[SUPPLIED INFORMATION — start]
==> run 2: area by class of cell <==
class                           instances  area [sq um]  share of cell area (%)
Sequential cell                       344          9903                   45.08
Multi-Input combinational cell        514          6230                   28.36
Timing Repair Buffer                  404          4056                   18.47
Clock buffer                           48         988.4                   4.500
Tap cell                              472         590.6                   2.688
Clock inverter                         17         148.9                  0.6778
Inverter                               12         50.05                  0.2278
<file path="config.mk">
export PLATFORM = sky130hd
export DESIGN_NAME = secs_alarm
export DESIGN_NICKNAME = d
export VERILOG_FILES = /design/src/rtl/secs_alarm_pkg.sv /design/src/rtl/secs_alarm_flag.sv /design/src/rtl/secs_alarm_count.sv /design/src/rtl/secs_alarm_regs.sv /design/src/rtl/secs_alarm.sv
export SDC_FILE = /design/constraint.sdc
export NUM_CORES = 1
export LEC_CHECK = 0
export ABC_AREA = 1
export CAP_MARGIN = 20
export CORE_ASPECT_RATIO = 1.75
export CORE_MARGIN = 3
export CORE_UTILIZATION = 54
export CTS_BUF_LIST = sky130_fd_sc_hd__clkbuf_4
export DETAILED_ROUTE_END_ITERATION = 6
export PLACE_DENSITY = 0.88
export SLEW_MARGIN = 25
export SYNTH_ARGS = -nofsm -noshare
export SYNTH_HDL_FRONTEND = slang
export SYNTH_SLANG_ARGS = --single-unit
</file>
<file path="constraint.sdc">
create_clock -name clk -period 2.7 [get_ports clk]
set_input_delay 0.405 -clock clk [delete_from_list [all_inputs] [get_ports clk]]
set_output_delay 0.405 -clock clk [all_outputs]
set_load 0.03 [all_outputs]
</file>
<file path="src/rtl/secs_alarm_pkg.sv">
package secs_alarm_pkg;
  localparam logic [7:0] A_COUNT = 8'h00;
  localparam logic [7:0] A_RUN   = 8'h04;
  localparam logic [7:0] A_CIE   = 8'h08;
  localparam logic [7:0] A_CPEND = 8'h0C;
  localparam logic [7:0] A_WAKE  = 8'h10;
  localparam logic [7:0] A_WEN   = 8'h14;
  localparam logic [7:0] A_WIE   = 8'h18;
  localparam logic [7:0] A_WPEND = 8'h1C;

  localparam int NUM_FLAGS = 2;
  localparam int F_CNT  = 0;
  localparam int F_WEEK = 1;

  typedef struct packed {
    logic run;
    logic cie;
    logic wake;
    logic wen;
    logic wie;
  } ctl_t;
endpackage

</file>
<file path="src/rtl/secs_alarm_flag.sv">
module secs_alarm_flag (
  input  logic clk,
  input  logic rst_n,
  input  logic set_i,
  input  logic clr_i,
  output logic pend_o
);
  always_ff @(posedge clk) begin
    if (!rst_n)      pend_o <= 1'b0;
    else if (set_i)  pend_o <= 1'b1;
    else if (clr_i)  pend_o <= 1'b0;
  end

  AST_SET_WINS: assert property (@(posedge clk) disable iff (!rst_n)
    set_i |=> pend_o);
  AST_CLEAR_ONLY: assert property (@(posedge clk) disable iff (!rst_n)
    (clr_i && !set_i) |=> !pend_o);
  AST_HOLD_IDLE: assert property (@(posedge clk) disable iff (!rst_n)
    (!clr_i && !set_i) |=> $stable(pend_o));
endmodule

</file>
<file path="src/rtl/secs_alarm_count.sv">
module secs_alarm_count #(
  parameter int CNT_W = 32
) (
  input  logic             clk,
  input  logic             rst_n,
  input  logic             tick_i,
  input  logic             run_i,
  input  logic             ld_i,
  input  logic [CNT_W-1:0] ld_val_i,
  output logic [CNT_W-1:0] cnt_o,
  output logic             hit_o
);
  localparam logic [CNT_W-1:0] ONE = CNT_W'(1);

  logic step;
  assign step  = tick_i && run_i && (cnt_o != '0);
  assign hit_o = step && !ld_i && (cnt_o == ONE);

  always_ff @(posedge clk) begin
    if (!rst_n)    cnt_o <= '0;
    else if (ld_i) cnt_o <= ld_val_i;
    else if (step) cnt_o <= cnt_o - ONE;
  end

  AST_DEC_ONE: assert property (@(posedge clk) disable iff (!rst_n)
    (step && !ld_i) |=> (cnt_o == $past(cnt_o) - ONE));
  AST_HOLD_NO_TICK: assert property (@(posedge clk) disable iff (!rst_n)
    (!ld_i && !(tick_i && run_i)) |=> $stable(cnt_o));
  AST_LOAD_WINS: assert property (@(posedge clk) disable iff (!rst_n)
    ld_i |=> (cnt_o == $past(ld_val_i)));
endmodule

</file>
<file path="src/rtl/secs_alarm_regs.sv">
module secs_alarm_regs
  import secs_alarm_pkg::*;
#(
  parameter int ADDR_W = 8,
  parameter int DATA_W = 32,
  parameter int CNT_W  = 32
) (
  input  logic                 clk,
  input  logic                 rst_n,
  input  logic                 we_i,
  input  logic [ADDR_W-1:0]    waddr_i,
  input  logic                 wbit0_i,
  input  logic [ADDR_W-1:0]    raddr_i,
  input  logic [CNT_W-1:0]     cnt_i,
  input  logic [NUM_FLAGS-1:0] pend_i,
  output ctl_t                 ctl_o,
  output logic                 ld_o,
  output logic [NUM_FLAGS-1:0] clr_o,
  output logic [DATA_W-1:0]    rd_data_o
);
  function automatic logic hit(input logic [ADDR_W-1:0] a, input logic [7:0] k);
    return a == ADDR_W'(k);
  endfunction

  assign ld_o          = we_i && hit(waddr_i, A_COUNT);
  assign clr_o[F_CNT]  = we_i && wbit0_i && hit(waddr_i, A_CPEND);
  assign clr_o[F_WEEK] = we_i && wbit0_i && hit(waddr_i, A_WPEND);

  always_ff @(posedge clk) begin
    if (!rst_n) begin
      ctl_o <= '0;
    end else if (we_i) begin
      if (hit(waddr_i, A_RUN))  ctl_o.run  <= wbit0_i;
      if (hit(waddr_i, A_CIE))  ctl_o.cie  <= wbit0_i;
      if (hit(waddr_i, A_WAKE)) ctl_o.wake <= wbit0_i;
      if (hit(waddr_i, A_WEN))  ctl_o.wen  <= wbit0_i;
      if (hit(waddr_i, A_WIE))  ctl_o.wie  <= wbit0_i;
    end
  end

  logic bit0;
  logic is_bit;
  always_comb begin
    bit0   = 1'b0;
    is_bit = 1'b1;
    if      (hit(raddr_i, A_RUN))   bit0 = ctl_o.run;
    else if (hit(raddr_i, A_CIE))   bit0 = ctl_o.cie;
    else if (hit(raddr_i, A_CPEND)) bit0 = pend_i[F_CNT];
    else if (hit(raddr_i, A_WAKE))  bit0 = ctl_o.wake;
    else if (hit(raddr_i, A_WEN))   bit0 = ctl_o.wen;
    else if (hit(raddr_i, A_WIE))   bit0 = ctl_o.wie;
    else if (hit(raddr_i, A_WPEND)) bit0 = pend_i[F_WEEK];
    else                            is_bit = 1'b0;

    if (hit(raddr_i, A_COUNT)) rd_data_o = DATA_W'(cnt_i);
    else if (is_bit)           rd_data_o = DATA_W'(bit0);
    else                       rd_data_o = '0;
  end

  AST_STATUS_UPPER_ZERO: assert property (@(posedge clk) disable iff (!rst_n)
    !hit(raddr_i, A_COUNT) |-> (rd_data_o[DATA_W-1:1] == '0));
endmodule

</file>
<file path="src/rtl/secs_alarm.sv">
module secs_alarm
  import secs_alarm_pkg::*;
#(
  parameter int ADDR_W = 8,
  parameter int DATA_W = 32,
  parameter int CNT_W  = 32
) (
  input  logic              clk,
  input  logic              rst_n,
  input  logic              tick_i,
  input  logic              week_match_i,
  input  logic              wr_en_i,
  input  logic [ADDR_W-1:0] wr_addr_i,
  input  logic [DATA_W-1:0] wr_data_i,
  input  logic [ADDR_W-1:0] rd_addr_i,
  output logic [DATA_W-1:0] rd_data_o,
  output logic              irq_cnt_o,
  output logic              irq_week_o,
  output logic              wake_o
);
  ctl_t                 ctl;
  logic                 ld;
  logic [CNT_W-1:0]     cnt;
  logic                 hit;
  logic [NUM_FLAGS-1:0] set;
  logic [NUM_FLAGS-1:0] clr;
  logic [NUM_FLAGS-1:0] pend;

  secs_alarm_regs #(.ADDR_W(ADDR_W), .DATA_W(DATA_W), .CNT_W(CNT_W)) u_regs (
    .clk(clk), .rst_n(rst_n), .we_i(wr_en_i), .waddr_i(wr_addr_i),
    .wbit0_i(wr_data_i[0]), .raddr_i(rd_addr_i), .cnt_i(cnt), .pend_i(pend),
    .ctl_o(ctl), .ld_o(ld), .clr_o(clr), .rd_data_o(rd_data_o)
  );

  secs_alarm_count #(.CNT_W(CNT_W)) u_count (
    .clk(clk), .rst_n(rst_n), .tick_i(tick_i), .run_i(ctl.run), .ld_i(ld),
    .ld_val_i(wr_data_i[CNT_W-1:0]), .cnt_o(cnt), .hit_o(hit)
  );

  assign set[F_CNT]  = hit;
  assign set[F_WEEK] = week_match_i && ctl.wen;

  for (genvar g = 0; g < NUM_FLAGS; g++) begin : g_flag
    secs_alarm_flag u_flag (
      .clk(clk), .rst_n(rst_n), .set_i(set[g]), .clr_i(clr[g]), .pend_o(pend[g])
    );
  end

  assign irq_cnt_o  = pend[F_CNT] && ctl.cie;
  assign irq_week_o = pend[F_WEEK] && ctl.wie;
  assign wake_o     = irq_cnt_o && ctl.wake;

  AST_RISE_FROM_ONE: assert property (@(posedge clk) disable iff (!rst_n)
    $rose(pend[F_CNT]) |-> ($past(cnt) == CNT_W'(1) && cnt == '0));
  AST_WEEK_NEEDS_EN: assert property (@(posedge clk) disable iff (!rst_n)
    $rose(pend[F_WEEK]) |-> $past(week_match_i && ctl.wen));
  AST_WAKE_GATED: assert property (@(posedge clk) disable iff (!rst_n)
    wake_o |-> (irq_cnt_o && pend[F_CNT]));
endmodule

</file>
==> results.cfg, run 1 <==
[status]
status = finished, final reports clean

[sta]
setup_tns_ns = 0
hold_viol = 0
clock_skew_ns = 0.006264
max_freq_ghz = 0.4069
min_period_ns = 2.458
slew_headroom = 0.6110
finalSetupViolCount = 0
worst_pin_slew_ns = 0.5790
rsz0062_at_grt = no
fin_crit_sh = 0.9103
maxSlewViolCount = 0

[worst_hold_path]
hp-start = u_regs.ctl_o[0]$_SDFFE_PN0P_
holdPathStages = 2
holdPathEnd = u_regs.ctl_o[0]$_SDFFE_PN0P_
worst_hold_path_type = register to register

[logic_synthesis]
synth_area_per_cell_sq_um = 5.306
ys.warnings.count = 0
ys_types = 31
ys_seq_area_frac = 0.2457
syn-num-nets = 655
netlist_instances = 599
ys.flop_type = dfxtp_1
synthArstFlopShare = 0
synth_edf_count = 0
synth.cell_area_sq_um = 3178
yosys_register_bits = 39

[clock_network]
post_cts_buffers = 0
htree_levels = 2
clk_path_buf_depth = 2
clk_pin_slew_ns = 0.11
cts.sinks = 39
cts_buffers = 5
clk_latency_ns = 0.37
cts_tree = done
cts_root_buf = clkbuf_4

[worst_setup_path]
required_ns = 2.30
cp_top_family = buffers and inverters
path_class = input pin to output port
critPathArrivalTime_ns = 2.05
slowest_stage = clkdlybuf4s50_1
cp_max_fo = 31
critPathCaptureType = output port
cp_num_buf_inv = 3
rr_startpoint = u_count.cnt_o[0]$_SDFFE_PN0P_
slowest_delay_ns = 0.40
critPathLaunchType = input pin
r2r.worst_path.cells = 11
crit_path_cell_trace = clkdlybuf4s50_1 > nor3_1 > nor3b_1 > nand4_1 > buf_4 > nor2_1 > buf_4
crit_top_cell = buf_4
r2r_slack_ns = 0.68
r2r-end = u_count.cnt_o[18]$_SDFFE_PN0P_
crit_cells = 7

[detailed_routing]
wl_per_cell_um = 13.41
drc = 0
initialDrtViolationCount = 295
vias = 4016
routed_via_density = 5.270
first_pass_iters = 7
ant_nets = 0
drt_wl_total_mm = 10.22

[finish]
n_antenna_cell = 0
drive_gt1_frac = 0.09913
fillers = 521
finalNetCount = 743
mostFrequentLayoutCells = nand2_1 (219), nor2_1 (140), inv_1 (62), clkdlybuf4s50_1 (55), buf_4 (41)
area_growth_pct = 29.33
layout_commonest_cell = nand2_1

[placement]
finalWeightedCongestion = 0.9813
hpwl_mm = 8.079
portBuffers = 87

[global_routing]
grt_pass1_wl_mm = 16.93
gr-usage-all-layers = 0.3072
antenna_found_initial = 0
first_global_vias = 3805
grt-ovfl-total = 0
grt_max_degree = 32

[floorplanning]
io_pins = 88
dieArea_sq_um = 6878
fp.dieW_um = 63.99
initial_core_util = 0.5644
core_sq_um = 5630
die_h_um = 107.5
rows = 36

[power]
ir_worst_vdd_mv = 0.2893
power_switching_w = 0.0002665
cellPowerDensity_nw_per_um2 = 251.4
p_seq_frac = 0.559
total_power_w = 0.001033
combPwrFrac = 0.150
internal_power_w = 0.0007670
switching_share = 0.2578
pwr-share-clk = 0.291
cellLeakagePower_nw = 2.055

[flow_run]
maxCapViolCount = 0
-- worst max-delay path by stage --
stage	start	endpoint
6_report	rd_addr_i[5]	rd_data_o[7]
5_1_grt	rd_addr_i[5]	rd_data_o[0]
4_1_cts	rd_addr_i[5]	rd_data_o[15]
3_5_place_dp	rd_addr_i[5]	rd_data_o[0]
3_3_place_gp	rd_addr_i[5]	rd_data_o[0]
2_1_floorplan	rd_addr_i[5]	rd_data_o[0]
-- routing by layer --
layer | track usage | up-vias | part of all wire
met4 | 0.1484 | 0 | 0.037
met1 | 0.3329 | 1831 | 0.38
li1 | - | 2009 | -
met3 | 0.04075 | 32 | 0.054
met2 | 0.5699 | 144 | 0.53
met5 | 0 | - | 0
-- area by class of cell --
type,instances,area [sq um],share of cell area
inverter,65,246.5,0.05997
tap,76,95.09,0.02314
clock buffer,6,45.04,0.01096
timing repair buffer,97,867.1,0.2110
sequential,39,780.7,0.1900
multi-input combinational,479,2076,0.5050
-- per-stage QoR --
step	hold WS (ns)	std cells	worst slack [ns]	instance area [sq um]	utilization
final	0.4909	762	0.2422	4110	0.7300
after global routing	0.5049	762	0.09998	4110	0.7300
after CTS	0.4934	762	0.2358	4110	0.7300
after detailed placement	0.4768	756	-0.05759	4066	0.7222
after global placement	0.4762	756	0.06765	4066	0.7222
after floorplan	0.4407	599	0.6304	3178	-
-- power groups by stage --
stage / registers [W] / logic, W / clock network (W)
global placement: 0.000590 / 0.000149 / 0
CTS: 0.000577 / 0.000154 / 0.000313
finish: 0.000577 / 0.000155 / 0.000301
global route: 0.000578 / 0.000168 / 0.000326
detailed placement: 0.000590 / 0.000153 / 0
floorplan: 0.000590 / 0.0000570 / 0
-- logic make-up (layout without fill, tap and decap cells) --
logic type,Yosys count,after routing,share of synthesized area
AO/OA/AOI/OAI,48,48,0.09095
XOR/XNOR,5,5,0.01378
adder cells (fa/ha/maj),3,3,0.01181
buffers and inverters,81,168,0.1012
flip-flops,39,39,0.2457
AND/OR/NAND/NOR,423,423,0.5366
-- timing repair --
item | in CTS | in global routing
resized for setup | 1 | 0
hold buffers | 0 | 0
setup endpoints to repair | 1 | 0
-- sequential cells by signal (all words and copies together) (netlist names) --
name	flops
u_regs.ctl_o	5
g_flag.u_flag.pend_o	2
u_count.cnt_o	32
-- Yosys cell counts, types with 2 or more instances --
| cell type | n | area, sq um |
|---|---|---|
| nor2_2 | 2 | 12.51 |
| buf_1 | 2 | 7.510 |
| o21ai_0 | 14 | 70.07 |
| xor2_1 | 4 | 35.03 |
| buf_2 | 6 | 30.03 |
| nand4_1 | 6 | 37.54 |
| nor3_1 | 6 | 30.03 |
| nor2_1 | 140 | 525.5 |
| inv_1 | 62 | 232.7 |
| ha_1 | 3 | 37.54 |
| a21oi_2 | 9 | 78.83 |
| nand2_1 | 219 | 822.0 |
| o21ai_1 | 2 | 10.01 |
| nand3_1 | 40 | 200.2 |
| a21oi_1 | 21 | 105.1 |
| clkbuf_1 | 7 | 26.28 |
| nand2_2 | 4 | 25.02 |
| dfxtp_1 | 39 | 780.8 |
-- worst min-delay path: stages, from the launching register on --
cell and delay, ns:
dfxtp_1 0.34, nand2_1 0.06, a21oi_1 0.05
(Power assumes the default switching activity.)
==> inputs of run 2 (changes only) <==
CORE_MARGIN = 2   (was 3)
==> run 2 against run 1 <==
Clock-buffer cell count is the same. Largest power group unchanged. Highest routed layer unchanged. First-iteration DRC count shrank 7.1%. Register-to-register slack worse by 0.05 ns. Final cell count increased by 0.26%. Critical path type unchanged.
==> results.cfg, run 2 (synthesis gave the netlist of run 1 again) <==
[power]
cellLeakagePower_nw = 2.050
switching_share = 0.2718
pwr-share-clk = 0.307
cellPowerDensity_nw_per_um2 = 257.4
internal_power_w = 0.0007703
power_switching_w = 0.0002875
p_seq_frac = 0.546
combPwrFrac = 0.147
ir_worst_vdd_mv = 0.2470

[placement]
portBuffers = 87
dp_slack_ns = -0.1416
finalWeightedCongestion = 0.9874
hpwl_mm = 7.784

[global_routing]
grt_max_degree = 35
first_global_vias = 3876
grt-ovfl-total = 0
gr-usage-all-layers = 0.3281
antenna_found_initial = 0
grt_pass1_wl_mm = 16.57

[sta]
slew_headroom = 0.5751
clock_skew_ns = 0.01206
rsz0062_at_grt = no
min_period_ns = 2.393
finalSetupViolCount = 0
fin_crit_sh = 0.8864
hold_viol = 0
finalWorstSetupSlack_ns = 0.3066
worst_pin_slew_ns = 0.6325
maxSlewViolCount = 0
setup_tns_ns = 0
max_freq_ghz = 0.4178
finalHoldWorstSlack_ns = 0.4910

[flow_run]
maxCapViolCount = 0

[clock_network]
cts_tree = done
hold_buffers = 0
cts-resized-gates = 1
htree_levels = 2
clk_path_buf_depth = 2
cts_root_buf = clkbuf_4
cts_buffers = 5
cts.sinks = 39
clk_pin_slew_ns = 0.12
clk_latency_ns = 0.38
post_cts_buffers = 0

[worst_setup_path]
crit_path_cell_trace = clkdlybuf4s50_1 > nor3_1 > nor3b_2 > o21ai_0 > a311oi_1 > dlygate4sd2_1
cp_top_family = buffers and inverters
path_class = input pin to output port
slowest_delay_ns = 0.43
required_ns = 2.30
rr_startpoint = u_count.cnt_o[1]$_SDFFE_PN0P_
critPathArrivalTime_ns = 1.99
cp_num_buf_inv = 2
critPathLaunchType = input pin
critPathLaunch = rd_addr_i[5]
cp_max_fo = 2
slowest_stage = dlygate4sd2_1
critPathCaptureType = output port

[worst_hold_path]
worst_hold_path_type = register to register
hp-start = g_flag[1].u_flag.pend_o$_SDFFE_PN0P_

[floorplanning]
io_pins = 88
rows = 37
die_h_um = 105.5
dieArea_sq_um = 6539
initial_core_util = 0.5492
core_sq_um = 5787
fp.dieW_um = 61.99

[detailed_routing]
drt_wl_total_mm = 10.19
vias = 4008
first_pass_iters = 5
drc = 0
ant_nets = 0
wl_per_cell_um = 13.33
routed_via_density = 5.246
initialDrtViolationCount = 274

[status]
status = finished, final reports clean

[finish]
reg_top3 = u_count.cnt_o: 32 flops, u_regs.ctl_o: 5 flops, g_flag.u_flag.pend_o: 2 flops
n_antenna_cell = 0
largest_reg_flops = 32
finalNetCount = 741
fillers = 540
largest-register = u_count.cnt_o
layout_commonest_cell = nand2_1
mostFrequentLayoutCells = nand2_1 (219), nor2_1 (140), inv_1 (62), clkdlybuf4s50_1 (55), nand3_1 (40)
drive_gt1_frac = 0.09767
postLayoutCoreUtil = 0.7103
area_growth_pct = 29.33
[run 2: changes by cell type in the layout (fill, tap and decap cells not counted), sizes merged]
| cell | before | now |
|---|---|---|
| clkinv | 1 | 3 |
| buf | 41 | 39 |
[run 2: path summary, 6_finish.rpt]
path	end	slack, ns	cells after the start
setup / recovery	rd_data_o[0]	0.31	6
hold / removal	g_flag[1].u_flag.pend_o$_SDFFE_PN0P_	0.49	2
setup reg to reg	u_count.cnt_o[18]$_SDFFE_PN0P_	0.63	12
hold reg to reg	g_flag[1].u_flag.pend_o$_SDFFE_PN0P_	0.49	2
[run 2: through the flow]
stage               total power, W  instance area [sq um]  std cells
floorplan                0.0006471                   3178        599
global placement         0.0007386                   4054        756
detailed placement       0.0007425                   4054        756
CTS                       0.001058                   4105        764
global route              0.001094                   4110        764
finish                    0.001058                   4110        764
[run 2: power groups by stage]
stage	clock network, W	registers [W]	logic (W)
floorplan	0	0.000590	0.0000570
global placement	0	0.000590	0.000148
detailed placement	0	0.000590	0.000152
CTS	0.000327	0.000578	0.000153
global route	0.000346	0.000578	0.000170
finish	0.000325	0.000578	0.000155
[run 2: routing by layer]
layer,vias to the layer above,GRT usage,share of wire
met2,165,0.5491,0.52
met3,33,0.06994,0.059
met4,0,0.2021,0.042
li1,2012,-,-
met5,-,0,0
met1,1798,0.3516,0.38
[run 2: layout make-up]
type	instances	area [sq um]	share of cell area
clock buffers	6	45.04	0.01096
clock inverters	2	7.507	0.001826
inverters	65	246.5	0.05997
multi-input cells	479	2081	0.5062
flip-flops and latches	39	780.7	0.1900
well taps	78	97.59	0.02374
repair buffers	95	852.1	0.2073
[run 2: worst min-delay path, stage by stage (launching register included)]
cell and delay, ns:
dfxtp_1 0.34, nand2_1 0.06, a21oi_1 0.05
==> inputs of run 3 (changes only) <==
CAP_MARGIN = 15   (was 20)
==> results of run 3 <==
Same layout as run 2: the final DEF is identical, and so are final timing and power.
[SUPPLIED INFORMATION — finish]
EXERCISE - In the entries above, which lines hold the word "wire"? Copy them out.

WRITTEN REPLY -
layer | track usage | up-vias | part of all wire
layer,vias to the layer above,GRT usage,share of wire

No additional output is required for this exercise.